La música la ha acompañado desde que tiene uso de razón y, aunque las lecciones de piano fueron una obligación impuesta por su padre, el cantar y escribir le salía de forma natural, como si hubiera nacido para ello. Y es que todo comenzó con la colección de discos de sus padres, una pequeña Biblioteca de Alejandría musical que la ayudó a formarse con voces como las de Tupac, Eminem, Justin Timberlake y Alicia Keys.
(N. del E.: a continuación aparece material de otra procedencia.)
### src/rtl/serial_cmp_pkg.sv
// ---------------------------------------------------------------------------
// serial_cmp_pkg
// Shared definitions for the bit-serial magnitude comparator.
//   state_t        : controller states (2-bit encoding)
//   DEFAULT_WIDTH  : default operand width
//   RES_*          : compact result encoding, handy for debug probes
//   encode_result  : folds the gt/lt/eq flags into one RES_* code
// ---------------------------------------------------------------------------
package serial_cmp_pkg;

  typedef enum logic [1:0] {
    IDLE  = 2'd0,
    SHIFT = 2'd1,
    DONE  = 2'd2
  } state_t;

  localparam int DEFAULT_WIDTH = 8;

  localparam logic [1:0] RES_NONE = 2'd0;
  localparam logic [1:0] RES_GT   = 2'd1;
  localparam logic [1:0] RES_LT   = 2'd2;
  localparam logic [1:0] RES_EQ   = 2'd3;

  function automatic logic [1:0] encode_result(input logic gt, input logic lt, input logic eq);
    logic [1:0] res;
    res = RES_NONE;
    if (gt)      res = RES_GT;
    else if (lt) res = RES_LT;
    else if (eq) res = RES_EQ;
    return res;
  endfunction

endpackage
## src/rtl/alu_operand_stage.sv

```systemverilog
// Execute-entry pipeline register ahead of the ALU: operand forwarding, immediate select,
// valid/ready handshake, and ownership of the MAC accumulator fed back from the ALU result.
module alu_operand_stage #(
    parameter int         XLEN    = 32,
    parameter int         REGADDR = 5,
    parameter logic [3:0] MAC_OP  = 4'b0100
) (
    input  logic               clk,
    input  logic               rst_n,
    input  logic               InValid,
    output logic               InReady,
    input  logic [XLEN-1:0]    RD1,
    input  logic [XLEN-1:0]    RD2,
    input  logic [XLEN-1:0]    Imm,
    input  logic               ALUSrc,
    input  logic [3:0]         ALUControlIn,
    input  logic [REGADDR-1:0] Rs1Addr,
    input  logic [REGADDR-1:0] Rs2Addr,
    input  logic               FwdValid,
    input  logic [REGADDR-1:0] FwdAddr,
    input  logic [XLEN-1:0]    FwdData,
    input  logic               Flush,
    input  logic               AccClear,
    input  logic [XLEN-1:0]    AluResult,
    output logic               OutValid,
    input  logic               OutReady,
    output logic [XLEN-1:0]    A,
    output logic [XLEN-1:0]    B,
    output logic [3:0]         ALUControl,
    output logic [XLEN-1:0]    Accumulator
);

    logic               out_valid_reg, out_valid_next;
    logic [XLEN-1:0]    a_reg, a_next;
    logic [XLEN-1:0]    rs2_val_reg, rs2_val_next;
    logic [XLEN-1:0]    imm_reg, imm_next;
    logic               alu_src_reg, alu_src_next;
    logic [3:0]         ctrl_reg, ctrl_next;
    logic [REGADDR-1:0] rs1_addr_reg, rs1_addr_next;
    logic [REGADDR-1:0] rs2_addr_reg, rs2_addr_next;
    logic [XLEN-1:0]    acc_reg, acc_next;

    logic capture, retire, stall;

    // Index 0 is rs1, index 1 is rs2; both sources share the same forwarding rule.
    logic [XLEN-1:0]    rd_data   [2];
    logic [REGADDR-1:0] src_addr  [2];
    logic [REGADDR-1:0] held_addr [2];
    logic [XLEN-1:0]    src_val   [2];
    logic [1:0]         held_hit;

    assign rd_data[0]   = RD1;
    assign rd_data[1]   = RD2;
    assign src_addr[0]  = Rs1Addr;
    assign src_addr[1]  = Rs2Addr;
    assign held_addr[0] = rs1_addr_reg;
    assign held_addr[1] = rs2_addr_reg;

    genvar gi;
    generate
        for (gi = 0; gi < 2; gi++) begin : g_fwd
            assign src_val[gi]  = (FwdValid && FwdAddr == src_addr[gi] && src_addr[gi] != '0)
                                  ? FwdData : rd_data[gi];
            assign held_hit[gi] = FwdValid && FwdAddr == held_addr[gi] && held_addr[gi] != '0;
        end
    endgenerate

    assign InReady = rst_n && (!out_valid_reg || OutReady);
    assign capture = InValid && InReady && !Flush;
    assign retire  = out_valid_reg && OutReady;
    assign stall   = out_valid_reg && !OutReady;

    always_comb begin
        out_valid_next = out_valid_reg;
        a_next         = a_reg;
        rs2_val_next   = rs2_val_reg;
        imm_next       = imm_reg;
        alu_src_next   = alu_src_reg;
        ctrl_next      = ctrl_reg;
        rs1_addr_next  = rs1_addr_reg;
        rs2_addr_next  = rs2_addr_reg;
        acc_next       = acc_reg;

        if (capture) begin
            out_valid_next = 1'b1;
            a_next         = src_val[0];
            rs2_val_next   = src_val[1];
            imm_next       = Imm;
            alu_src_next   = ALUSrc;
            ctrl_next      = ALUControlIn;
            rs1_addr_next  = Rs1Addr;
            rs2_addr_next  = Rs2Addr;
        end else begin
            if (retire || Flush) begin
                out_valid_next = 1'b0;
            end
            // A held instruction keeps picking up writebacks to its sources.
            if (stall) begin
                if (held_hit[0]) a_next       = FwdData;
                if (held_hit[1]) rs2_val_next = FwdData;
            end
        end

        if (AccClear) begin
            acc_next = '0;
        end else if (retire && ctrl_reg == MAC_OP) begin
            acc_next = AluResult;
        end
    end

    always_ff @(posedge clk or negedge rst_n) begin
        if (!rst_n) begin
            out_valid_reg <= 1'b0;
            a_reg         <= '0;
            rs2_val_reg   <= '0;
            imm_reg       <= '0;
            alu_src_reg   <= 1'b0;
            ctrl_reg      <= 4'b0000;
            rs1_addr_reg  <= '0;
            rs2_addr_reg  <= '0;
            acc_reg       <= '0;
        end else begin
            out_valid_reg <= out_valid_next;
            a_reg         <= a_next;
            rs2_val_reg   <= rs2_val_next;
            imm_reg       <= imm_next;
            alu_src_reg   <= alu_src_next;
            ctrl_reg      <= ctrl_next;
            rs1_addr_reg  <= rs1_addr_next;
            rs2_addr_reg  <= rs2_addr_next;
            acc_reg       <= acc_next;
        end
    end

    // B is muxed after the registers so a forwarded rs2 only shows when rs2 is selected.
    assign B           = alu_src_reg ? imm_reg : rs2_val_reg;
    assign OutValid    = out_valid_reg;
    assign A           = a_reg;
    assign ALUControl  = ctrl_reg;
    assign Accumulator = acc_reg;

endmodule

```

## config.mk

```make
export PLATFORM = sky130hd
export DESIGN_NAME = alu_operand_stage
export DESIGN_NICKNAME = d
export VERILOG_FILES = /design/src/rtl/alu_operand_stage.sv
export SDC_FILE = /design/constraint.sdc
export NUM_CORES = 1
export LEC_CHECK = 0
export ABC_AREA = 1
export CAP_MARGIN = 20
export CORE_MARGIN = 3
export CORE_UTILIZATION = 30
export DETAILED_ROUTE_END_ITERATION = 12
export SYNTH_ARGS = -nofsm -noshare
export SYNTH_HDL_FRONTEND = slang
export SYNTH_SLANG_ARGS = --single-unit
```

## constraint.sdc

```tcl
create_clock -name clk -period 2.2 [get_ports clk]
set_clock_uncertainty 0.2 [all_clocks]
set_input_delay 0.44 -clock clk [delete_from_list [all_inputs] [get_ports clk]]
set_output_delay 0.44 -clock clk [all_outputs]
set_load 0.02 [all_outputs]
```

# == Yosys cells after proc, flatten, opt, wreduce, memory -nomap -nowiden ==
# Cells that the tools add are included.
# word_totals
ff_bits,144
out_inout_bits,102
# op_classes
eq_ne,5
muxes,13
reduce_logical,30
# ops
op,count
32-bit two-way mux,11
5-bit equality test,4
5-bit nonzero test,4
1-bit logical AND,14
2-bit nonzero test,5
"4-bit by 3-bit equality test with 1-bit output, second input constant",1
2-bit AND reduction,2
1-bit zero test,3
1-bit logical OR,2
1-bit two-way mux,2

# == Depth between registers and ports, before layout ==
# depth
depth_word,7
ltp_mapped,11
mapped_depth_nobuf,10

# == Worst setup path before layout ==
# Ideal clock, no wire load.
# synth_path
path_type,register to register
from,"register out_valid_reg, in the netlist OutValid"
to,"register a_reg[17], in the netlist A[17]"
setup_ns,0.117
arrival_ns,1.506
required_time_ns,1.883
setup_slack_ns,0.377
stages_incl_launch_ff,10
n_path_buf,1
cell_sequence,dfrtp_1 inv_1 nor2_4 nor2_4 nand2_4 inv_4 buf_1 nand3_1 nand3_1 nand2_1
# synth_between
elab_chain_len,7
word_cells_on_any_way,10
# synth_lines
element,line,source
"start, declared",33,"logic out_valid_reg, out_valid_next;"
"start signal, assigned",123,out_valid_reg <= out_valid_next;
1-bit zero test (*),68,assign InReady = rst_n && (!out_valid_reg || OutReady);
1-bit logical OR (*),68,
1-bit logical AND (*),68,
via InReady,11,"output logic InReady,"
1-bit logical AND (*) (2 in series),69,assign capture = InValid && InReady && !Flush;
2-bit nonzero test (no source line),--,
2-bit AND reduction (no source line),--,
"end signal, assigned",124,a_reg <= a_next;
"end, declared",34,"logic [XLEN-1:0] a_reg, a_next;"
# The timed path passes the listed nets; every way through them passes the cells marked *.
# A chain may end at the register's enable or synchronous reset.

# == Worst setup path after layout ==
# layout_path
from,register alu_src_reg
to,output B[9]
# layout_between
elab_chain_len,1
# layout_lines
element,line,source
"start, declared",37,"logic alu_src_reg, alu_src_next;"
"start signal, assigned",127,alu_src_reg <= alu_src_next;
32-bit two-way mux,136,assign B = alu_src_reg ? imm_reg : rs2_val_reg;
"end, declared",28,"output logic [XLEN-1:0] B,"
# Every way passes these cells.

==> flow_summary.ini <==
[setup_path]
cp.arrival_ns = 1.59
r2r_slack_ns = 0.32
critPathLaunchType = flip-flop
worst_r2r_endpoint = rs2_val_reg[2]$_DFFE_PN0P_
worst_r2r_path_depth = 10
critical_path_class = flip-flop to output port
worstReg2RegStart = OutValid$_DFFE_PN0P_
cp.required_ns = 1.56
cp_max_fo = 6
cp-end-kind = output port

[timing]
hold_ws_ns = 0.275
setup_violations = 12
finalHoldViolCount = 0
worst_pin_slew_ns = 0.618
min_period_ns = 2.23
max_freq_mhz = 448
relSlewSlack_pct = 58.8
grt_setup_unrepaired = yes
slew_viol_final = 0
fin_ws_ns = -0.0301
final_min_period_over_clock_period_pct = 101

[power]
p_per_area_nw_per_um2 = 757
p_seq_share_pct = 38.0
p_switching_mw = 2.84
p_int_mw = 5.92
p_clk_share_pct = 33.4
power_mw = 8.76
power_frac_comb_pct = 28.6
switching_share_pct = 32.4
p_leak_nw = 5.69
vdd.ir_drop.worst_mv = 0.346

[min_path]
min_path_type = flip-flop to flip-flop
hp-start = imm_reg[31]$_DFFE_PN0P_
hold_depth = 2
hold_path_end = imm_reg[31]$_DFFE_PN0P_

[detailed_routing]
firstDrtPassIters = 5
via_count = 7133
vias_per_cell = 4.46
wl_per_cell_um = 16.5
drt_drc_violations_left = 0
drtAntennaViolNets = 0
drt_wl_total_um = 26400
dr.first_iter.drc_count = 485

[die]
die_y_um = 164
row_count = 57
initial_utilization_pct = 30.7
io_pins = 289
die_w_um = 164
core-area_um2 = 24400
dieArea_um2 = 26900

[logic_synthesis]
yosys-top-cells-area = dfrtp_1 (48%), nand2_1 (15%), nand3_1 (12%), inv_1 (6.9%), mux2_2 (4.8%)
synth_cell_type_count = 30
syn_area_um2 = 7480
yosysTopAreaCellShare_pct = 48.1
syn_inst = 962
ys_seq_elements = 144
yosys_warnings = 0
syn-mean-instance-area_um2 = 7.78
yosysTopAreaCell = dfrtp_1
synth-seq-area-share_pct = 48.1
syn_nets = 1149

[cells_and_area]
utilization_pct = 47.4
final_cell_mix = nand2_1 (297), clkdlybuf4s50_1 (253), nand3_1 (184)
final_common_cell = nand2_1
syn2layout_area_growth_pct = 54.5
fin_cells = 1598
ff_latch_area_um2 = 3600
fill_cells = 2498
drive_above_1_share_pct = 14.6
nNetsFinal = 1447
multiInputGateArea_um2 = 3040

[grt]
grt_overflow = 0
antenna_found_initial = 0
grt_pass1_vias = 7079
grt_pass1_wl_um = 40400
track_usage_pct = 19.5
grt_max_degree = 110

[placed_design]
hpwl_um = 19700
place_ws_ns = -0.300
place_congestion = 0.922
portBuffers = 288
dp.cells = 1561

[clock_network]
clk_path_buf_depth = 2
cts_buffers = 17
clk_pin_slew_ns = 0.06
cts_tree = done
cts_max_level = 4
cts.sink_count = 144
clock_insertion_delay_worst_skew_ns = 0.42
cts_root_buf = clkbuf_16

[run_status]
run_status = finished with violations
violations = negative setup slack

[run]
drv_cap = 0
worst max-delay path, stage by stage (launching register included):
cell and delay [ns]:
dfrtp_2 0.41, buf_6 0.13, buf_8 0.14, mux2_2 0.35, buf_6 0.14
layout make-up:
type                            count  share of cell area (%)
Clock buffer                       18                    3.80
Tap cell                          324                    3.51
Antenna cell                        1                  0.0216
Clock inverter                     14                    1.26
Multi-Input combinational cell    617                    26.3
Sequential cell                   144                    31.2
Timing Repair Buffer              336                    29.2
Inverter                          144                    4.72
how the worst max path moves through the flow:
stage | depth (start not counted) | start | endpoint
after floorplan | 9 | OutValid$_DFFE_PN0P_ | A[17]$_DFFE_PN0P_
after global routing | 4 | alu_src_reg$_DFFE_PN0P_ | B[9]
after CTS | 3 | alu_src_reg$_DFFE_PN0P_ | B[28]
after detailed placement | 10 | FwdAddr[0] | rs2_val_reg[14]$_DFFE_PN0P_
after global placement | 10 | FwdAddr[0] | rs2_val_reg[14]$_DFFE_PN0P_
final | 4 | alu_src_reg$_DFFE_PN0P_ | B[9]
Yosys cell counts (all sizes together):
cell type and number:
mux2 32, nor2 17, nor4 1, dfrtp 144, a21boi 1, clkbuf 7
buf 50, or2 2, nand4 3, o31ai 1, a21oi 1, inv 144
nand3 185, xor2 3, nand2 322, o21ai 49
per-stage QoR:
stage	TNS (ns)	area (um^2)
6_report	-0.301	11600
4_1_cts	-1.72	11500
3_5_place_dp	-22.21	11000
5_1_grt	-0.866	11600
2_1_floorplan	0	7480
3_3_place_gp	-19.02	11000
El salón de su hogar, al sureste de Londres, fue su primer estudio de música. A los seis años ya había empezado a experimentar con las melodías y, en la adolescencia, comenzó a tomarse la composición como algo serio. Pero el punto de inflexión llegó cuando un amigo le recomendó escuchar vibin’ out, de FKJ, una experiencia que cambió por completo su perspectiva sobre la música. Había encontrado, por fin, algo con lo que se sentía realmente identificada.
Su música se inscribe dentro del pop acústico, con canciones tiernas, pausadas y con una melancolía agridulce que se encarga de conmover al oyente con su franqueza. En su canción Shadow, por ejemplo, la voz profunda y terrosa de Amie se abre paso acompañada de una guitarra acústica para, después, fundirse en una deliciosa combinación de acordes de bajo y guitarra eléctrica, ritmos de batería y el sentimentalismo de los violines.
Curiosamente, el escribir sobre sí misma y sus propias experiencias es lo que la ha hecho tan cercana con sus fans, permitiéndoles que se identifiquen con sus letras hasta hacerlas suyas.
“Escribo de una forma muy específica sobre mí y sobre mi vida, así que es interesante ver cómo la gente lo relaciona con sus propias experiencias. A veces pienso: ¿estamos viviendo la misma vida?”